Я чувствую, как её дыхание становится тяжелее, будто каждое слово вырывается из неё вместе с кровью.
– Ты должен быть тенью, пока не станешь солнцем. Но помни: даже солнце может погаснуть, если тучи слишком густые. И иногда самая большая угроза исходит не от тех, кто хочет тебя уничтожить, а от тех, кто говорит, что любит тебя больше всех.
Она замолкает. Её взгляд уходит куда-то далеко, за пределы тех стен. Я хочу спросить, что она имеет в виду, но её глаза возвращаются ко мне, и в них – предупреждение.
– Запомни, мой лев: во дворце каждый камень хранит секрет. Каждая тень следит за тобой. А каждый шаг… каждый шаг может стать последним. Запомни…
Я не спрашиваю, зачем. Я знаю – это не просьба. Это пророчество.
Позднее, ночью, я слышу, как кто-то во дворе играет на сазе. Звук доносится по ветру, будто тонкая нитка из золота. Я лежу с открытыми глазами и думаю: там было всё настоящее. А здесь – будет иначе. Здесь меня будут гладить по волосам, чтобы узнать, не пора ли их срезать.
И я уже не уверен, хочу ли оставаться здесь.
6. Шаг к тишине
Я ищу Махмуда весь день.
Он не в саду, где мы прятались за кипарисами, не в зале, где вырезали из воска человечков и закапывали их в песок – «чтобы они потом вырастали страшными», как говорил он.

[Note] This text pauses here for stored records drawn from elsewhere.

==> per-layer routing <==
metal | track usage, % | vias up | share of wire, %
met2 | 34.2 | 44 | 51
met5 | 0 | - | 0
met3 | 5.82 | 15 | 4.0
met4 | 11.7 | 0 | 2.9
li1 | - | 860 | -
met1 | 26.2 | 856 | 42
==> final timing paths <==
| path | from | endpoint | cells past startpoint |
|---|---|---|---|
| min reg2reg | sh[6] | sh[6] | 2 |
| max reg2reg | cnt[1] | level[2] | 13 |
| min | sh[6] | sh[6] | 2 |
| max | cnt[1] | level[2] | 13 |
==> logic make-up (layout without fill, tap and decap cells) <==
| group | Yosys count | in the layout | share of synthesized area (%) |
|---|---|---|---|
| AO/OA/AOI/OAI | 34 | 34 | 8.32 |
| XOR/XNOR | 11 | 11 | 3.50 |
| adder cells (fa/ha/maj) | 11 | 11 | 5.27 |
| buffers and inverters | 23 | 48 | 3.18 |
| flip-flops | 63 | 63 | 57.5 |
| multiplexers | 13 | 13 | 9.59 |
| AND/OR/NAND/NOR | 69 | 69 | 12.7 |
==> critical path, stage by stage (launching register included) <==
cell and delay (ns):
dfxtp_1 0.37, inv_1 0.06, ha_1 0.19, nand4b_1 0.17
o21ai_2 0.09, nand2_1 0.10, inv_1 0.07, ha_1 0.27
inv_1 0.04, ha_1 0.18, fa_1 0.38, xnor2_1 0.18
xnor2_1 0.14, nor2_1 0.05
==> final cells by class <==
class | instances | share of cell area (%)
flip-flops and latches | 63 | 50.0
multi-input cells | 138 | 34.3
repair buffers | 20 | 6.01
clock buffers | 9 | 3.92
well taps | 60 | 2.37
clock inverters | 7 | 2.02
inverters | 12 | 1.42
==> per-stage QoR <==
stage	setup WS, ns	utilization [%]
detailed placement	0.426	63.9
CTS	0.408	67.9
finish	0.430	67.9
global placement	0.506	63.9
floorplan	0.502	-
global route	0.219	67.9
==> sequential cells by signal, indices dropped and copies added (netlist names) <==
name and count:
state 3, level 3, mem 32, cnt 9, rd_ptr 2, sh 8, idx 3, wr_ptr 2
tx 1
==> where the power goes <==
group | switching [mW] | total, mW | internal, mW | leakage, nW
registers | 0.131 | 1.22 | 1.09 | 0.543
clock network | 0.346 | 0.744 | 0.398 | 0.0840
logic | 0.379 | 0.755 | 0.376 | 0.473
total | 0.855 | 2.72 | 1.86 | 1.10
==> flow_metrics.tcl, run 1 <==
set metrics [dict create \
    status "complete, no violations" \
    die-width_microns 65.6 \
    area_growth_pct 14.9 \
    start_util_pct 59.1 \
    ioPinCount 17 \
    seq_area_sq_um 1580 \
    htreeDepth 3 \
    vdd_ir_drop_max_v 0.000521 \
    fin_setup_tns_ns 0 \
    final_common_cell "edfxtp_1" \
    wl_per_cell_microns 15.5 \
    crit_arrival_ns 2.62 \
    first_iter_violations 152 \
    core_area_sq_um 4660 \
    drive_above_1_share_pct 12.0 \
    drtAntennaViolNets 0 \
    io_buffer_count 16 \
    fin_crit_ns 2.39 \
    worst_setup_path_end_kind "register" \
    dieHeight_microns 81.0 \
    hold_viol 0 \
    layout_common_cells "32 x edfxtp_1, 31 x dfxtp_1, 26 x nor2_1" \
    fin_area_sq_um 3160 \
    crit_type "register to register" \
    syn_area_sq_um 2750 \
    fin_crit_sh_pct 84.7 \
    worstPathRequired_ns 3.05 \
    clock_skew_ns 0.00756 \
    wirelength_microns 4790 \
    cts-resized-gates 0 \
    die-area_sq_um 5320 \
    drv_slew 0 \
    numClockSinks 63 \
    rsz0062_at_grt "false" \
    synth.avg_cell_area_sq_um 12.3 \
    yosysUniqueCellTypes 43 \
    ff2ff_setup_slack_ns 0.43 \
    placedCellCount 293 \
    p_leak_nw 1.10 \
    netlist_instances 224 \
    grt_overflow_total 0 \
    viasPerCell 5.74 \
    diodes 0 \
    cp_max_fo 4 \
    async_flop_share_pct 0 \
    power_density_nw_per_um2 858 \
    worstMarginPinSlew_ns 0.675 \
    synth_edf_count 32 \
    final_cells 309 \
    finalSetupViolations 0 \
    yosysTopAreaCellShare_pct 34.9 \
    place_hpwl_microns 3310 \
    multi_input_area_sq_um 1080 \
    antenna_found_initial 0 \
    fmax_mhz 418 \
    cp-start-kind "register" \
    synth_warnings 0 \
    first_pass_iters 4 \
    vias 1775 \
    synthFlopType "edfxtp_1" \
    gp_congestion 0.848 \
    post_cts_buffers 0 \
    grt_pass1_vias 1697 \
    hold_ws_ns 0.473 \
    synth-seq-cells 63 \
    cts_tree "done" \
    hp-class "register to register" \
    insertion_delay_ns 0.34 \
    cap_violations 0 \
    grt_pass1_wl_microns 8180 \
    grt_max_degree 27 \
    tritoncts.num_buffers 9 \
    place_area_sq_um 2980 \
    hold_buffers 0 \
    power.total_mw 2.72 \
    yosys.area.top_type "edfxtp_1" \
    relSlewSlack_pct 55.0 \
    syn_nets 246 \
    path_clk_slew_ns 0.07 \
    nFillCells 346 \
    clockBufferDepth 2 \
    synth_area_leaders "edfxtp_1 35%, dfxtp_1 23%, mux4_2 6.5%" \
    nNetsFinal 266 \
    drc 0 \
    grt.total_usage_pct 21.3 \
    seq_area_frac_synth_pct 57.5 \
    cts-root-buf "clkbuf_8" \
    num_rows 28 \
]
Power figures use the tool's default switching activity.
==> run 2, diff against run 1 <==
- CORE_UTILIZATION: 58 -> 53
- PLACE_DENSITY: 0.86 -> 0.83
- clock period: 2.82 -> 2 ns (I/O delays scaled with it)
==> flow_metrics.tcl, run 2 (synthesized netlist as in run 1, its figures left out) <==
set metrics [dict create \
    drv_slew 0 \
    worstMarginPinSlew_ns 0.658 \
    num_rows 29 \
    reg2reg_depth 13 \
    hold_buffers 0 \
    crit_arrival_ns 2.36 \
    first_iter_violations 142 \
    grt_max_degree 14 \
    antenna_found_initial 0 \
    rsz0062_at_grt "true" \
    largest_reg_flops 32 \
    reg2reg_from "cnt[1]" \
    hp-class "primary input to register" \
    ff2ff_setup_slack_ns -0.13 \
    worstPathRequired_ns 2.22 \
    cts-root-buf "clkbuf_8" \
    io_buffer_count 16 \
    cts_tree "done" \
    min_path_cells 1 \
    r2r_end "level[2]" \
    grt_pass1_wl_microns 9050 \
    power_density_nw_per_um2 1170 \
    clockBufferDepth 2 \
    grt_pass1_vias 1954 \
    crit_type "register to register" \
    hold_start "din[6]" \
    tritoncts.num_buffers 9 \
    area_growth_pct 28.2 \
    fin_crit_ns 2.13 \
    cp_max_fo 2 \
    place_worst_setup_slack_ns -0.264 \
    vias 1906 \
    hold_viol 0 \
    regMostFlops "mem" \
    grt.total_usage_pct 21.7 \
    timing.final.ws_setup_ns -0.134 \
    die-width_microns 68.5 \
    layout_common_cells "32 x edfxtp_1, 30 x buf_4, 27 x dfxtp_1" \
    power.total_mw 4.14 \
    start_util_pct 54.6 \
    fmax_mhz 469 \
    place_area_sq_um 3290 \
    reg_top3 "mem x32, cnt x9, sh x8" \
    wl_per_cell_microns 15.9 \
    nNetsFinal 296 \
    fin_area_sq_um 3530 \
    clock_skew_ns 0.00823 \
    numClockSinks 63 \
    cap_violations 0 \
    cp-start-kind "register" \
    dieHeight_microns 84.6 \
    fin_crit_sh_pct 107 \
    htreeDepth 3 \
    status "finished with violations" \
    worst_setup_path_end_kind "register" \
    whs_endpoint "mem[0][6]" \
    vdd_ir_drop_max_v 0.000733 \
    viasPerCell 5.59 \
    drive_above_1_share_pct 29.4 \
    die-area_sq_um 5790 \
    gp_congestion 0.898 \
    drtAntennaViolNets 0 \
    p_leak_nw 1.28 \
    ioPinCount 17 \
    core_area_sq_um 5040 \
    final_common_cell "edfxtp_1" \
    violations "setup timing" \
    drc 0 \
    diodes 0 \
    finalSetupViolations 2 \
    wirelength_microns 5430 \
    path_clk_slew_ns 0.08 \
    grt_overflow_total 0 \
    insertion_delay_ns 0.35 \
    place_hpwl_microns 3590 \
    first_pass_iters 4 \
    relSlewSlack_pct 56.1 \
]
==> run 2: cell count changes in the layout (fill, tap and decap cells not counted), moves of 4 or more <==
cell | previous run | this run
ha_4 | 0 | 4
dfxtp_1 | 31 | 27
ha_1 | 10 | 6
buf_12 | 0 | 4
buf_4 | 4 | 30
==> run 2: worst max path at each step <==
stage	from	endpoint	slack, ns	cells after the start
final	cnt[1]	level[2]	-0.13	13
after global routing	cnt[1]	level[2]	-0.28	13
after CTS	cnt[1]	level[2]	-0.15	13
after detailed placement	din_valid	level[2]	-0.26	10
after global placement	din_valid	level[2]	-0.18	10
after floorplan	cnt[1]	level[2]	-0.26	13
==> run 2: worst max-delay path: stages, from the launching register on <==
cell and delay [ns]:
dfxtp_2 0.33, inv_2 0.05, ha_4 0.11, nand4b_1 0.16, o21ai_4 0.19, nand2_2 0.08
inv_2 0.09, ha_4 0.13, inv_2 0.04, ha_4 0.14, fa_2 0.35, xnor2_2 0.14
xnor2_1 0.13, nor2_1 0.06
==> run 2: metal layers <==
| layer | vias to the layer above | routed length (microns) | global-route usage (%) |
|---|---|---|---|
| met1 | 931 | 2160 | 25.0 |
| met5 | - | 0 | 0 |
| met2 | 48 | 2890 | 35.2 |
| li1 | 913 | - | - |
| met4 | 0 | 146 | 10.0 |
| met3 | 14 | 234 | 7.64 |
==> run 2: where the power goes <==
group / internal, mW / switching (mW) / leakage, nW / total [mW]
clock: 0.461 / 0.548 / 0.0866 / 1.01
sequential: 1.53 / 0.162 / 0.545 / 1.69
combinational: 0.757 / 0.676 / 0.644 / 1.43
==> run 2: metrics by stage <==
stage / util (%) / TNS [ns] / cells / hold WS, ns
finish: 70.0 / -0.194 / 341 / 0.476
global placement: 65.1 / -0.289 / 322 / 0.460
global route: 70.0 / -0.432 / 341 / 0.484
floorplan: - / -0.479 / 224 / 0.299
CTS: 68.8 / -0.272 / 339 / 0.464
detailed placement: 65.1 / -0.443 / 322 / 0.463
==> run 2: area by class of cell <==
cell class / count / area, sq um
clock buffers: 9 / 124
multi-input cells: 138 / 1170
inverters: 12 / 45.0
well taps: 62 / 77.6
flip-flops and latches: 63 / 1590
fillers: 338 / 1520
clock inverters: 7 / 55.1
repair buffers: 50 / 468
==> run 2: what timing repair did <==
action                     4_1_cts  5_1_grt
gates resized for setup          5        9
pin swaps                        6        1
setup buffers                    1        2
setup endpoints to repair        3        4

Не в библиотеке, где мы читали Коран, а он шептал мне, что страницы пахнут пылью и стариком, а я всё равно гладил их, как шёлк. Тогда ему было столько же, сколько сейчас мне.
Сейчас же страницы не пахнут. Сегодня они будто слиплись. Закрылись изнутри.
Я спрашиваю у Келима – нашего жеребёнка с огромными глазами, в которых будто живут мысли. Но он только жуёт, даже не смотрит. Словно проглатывает мой вопрос.
Айше-калфа, когда я тянусь к её рукаву, роняет кувшин. Он разбивается, как будто специально.
Она шепчет извинения и отходит. От неё пахнет укропом и страхом.
Гарем странный. Не просто молчит. Он затаился. Как зверь, который притворяется камнем или кустом.
Как будто все знают, что нельзя двигаться быстро, чтобы не услышали.
Чтобы он не услышал?
Я не понимаю, кто этот он. Может просто не хочу об этом думать. Но я знаю, что он где-то здесь.